Toutefois, on peut constater ces derniers jours un indéniable changement de cap sur la Syrie, puisque, lors de sa conférence de presse du 7 septembre, le président de la République annonçait que l’aviation française avait désormais ordre de procéder à des missions de reconnaissance des positions de Daech en Syrie, prélude à de potentiels bombardements. Une semaine plus tard, le même président annonçait que la France allait procéder à ces bombardements.
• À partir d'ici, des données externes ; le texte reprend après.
**src/rtl/pipe_stage_buffer.sv**
```systemverilog
// Two-entry skid-buffered pipeline stage register with a valid/ready handshake,
// a registered in_ready and a synchronous flush for branch squash.
module pipe_stage_buffer #(
    parameter int   WIDTH = 64,
    parameter logic RESET = 1'b0
) (
    input  logic             clk,
    input  logic             reset,
    input  logic             in_valid,
    input  logic [WIDTH-1:0] in_data,
    output logic             in_ready,
    output logic             out_valid,
    output logic [WIDTH-1:0] out_data,
    input  logic             out_ready,
    input  logic             flush
);

    if (WIDTH < 1) begin : g_width_check
        $error("pipe_stage_buffer: WIDTH must be greater than 0");
    end

    // State bits are {skid_v, main_v}; 2'b10 is never a legal encoding.
    typedef enum logic [1:0] {
        EMPTY = 2'b00,
        ONE   = 2'b01,
        FULL  = 2'b11
    } state_t;

    state_t           state;
    logic [WIDTH-1:0] main_data;
    logic [WIDTH-1:0] skid_data;
    logic             main_v;
    logic             skid_v;
    logic             accept;
    logic             take;

    assign main_v    = state[0];
    assign skid_v    = state[1];
    assign out_valid = main_v;
    assign out_data  = main_data;
    assign accept    = in_valid & in_ready;
    assign take      = main_v & out_ready;

    // in_ready is tracked as its own flop so it never depends on out_ready within a cycle.
    always_ff @(posedge clk) begin
        // NOTE: sequential state uses non-blocking assignments so every flop samples pre-edge values.
        if (reset) begin
            state     <= EMPTY;
            in_ready  <= 1'b1;
            // NOTE: only two data words exist, so resetting them is cheap and makes out_data known after reset.
            main_data <= {WIDTH{RESET}};
            skid_data <= {WIDTH{RESET}};
        end else if (flush) begin
            state    <= EMPTY;
            in_ready <= 1'b1;
        end else begin
            unique case (state)
                EMPTY: begin
                    if (accept) begin
                        main_data <= in_data;
                        state     <= ONE;
                    end
                end
                ONE: begin
                    if (accept && take) begin
                        main_data <= in_data;
                    end else if (accept) begin
                        skid_data <= in_data;
                        state     <= FULL;
                        in_ready  <= 1'b0;
                    end else if (take) begin
                        state <= EMPTY;
                    end
                end
                FULL: begin
                    if (take) begin
                        main_data <= skid_data;
                        state     <= ONE;
                        in_ready  <= 1'b1;
                    end
                end
                default: begin
                    state    <= EMPTY;
                    in_ready <= 1'b1;
                end
            endcase
        end
    end

    a_no_orphan_skid: assert property (@(posedge clk) disable iff (reset) !(skid_v && !main_v))
        else $error("pipe_stage_buffer: skid entry held without a main entry");

endmodule

```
Cette inflexion de la politique mise en œuvre par la France a été rendue nécessaire par l’évolution des rapports de forces sur le terrain syrien lui-même. Malgré les nombreuses déclarations de responsables politiques français expliquant que le régime de Bachar Al-Assad allait tomber très rapidement, ce dernier, même si très affaibli, reste en effet toujours en place. Et, s’il est partie au problème, il est aussi partie à la solution de la terrible guerre qui ensanglante quotidiennement la Syrie. On peut donc souhaiter que Paris, même si il est déjà tard, en revienne à une politique plus réaliste et comprenne l’impérative nécessité de parvenir à une solution politique de la crise syrienne incluant tous les acteurs régionaux et internationaux, la Russie et l’Iran notamment.

Un manque de cap ferme

On le constate par ces quelques exemples, la politique de la France à l’égard du Moyen-Orient est souvent sujette à caution et manque d’un cap ferme capable de se projeter sur le moyen terme. Pourtant, au vu de la complexité des enjeux régionaux, il est plus que jamais nécessaire de se doter d’une vision d’avenir pour ne pas céder à une politique dictée par l’émotivité et être en permanence soumis à l’enchaînement rapide des événements. C’est à ce prix que la France sera susceptible de peser positivement sur les évolutions de la région moyen-orientale.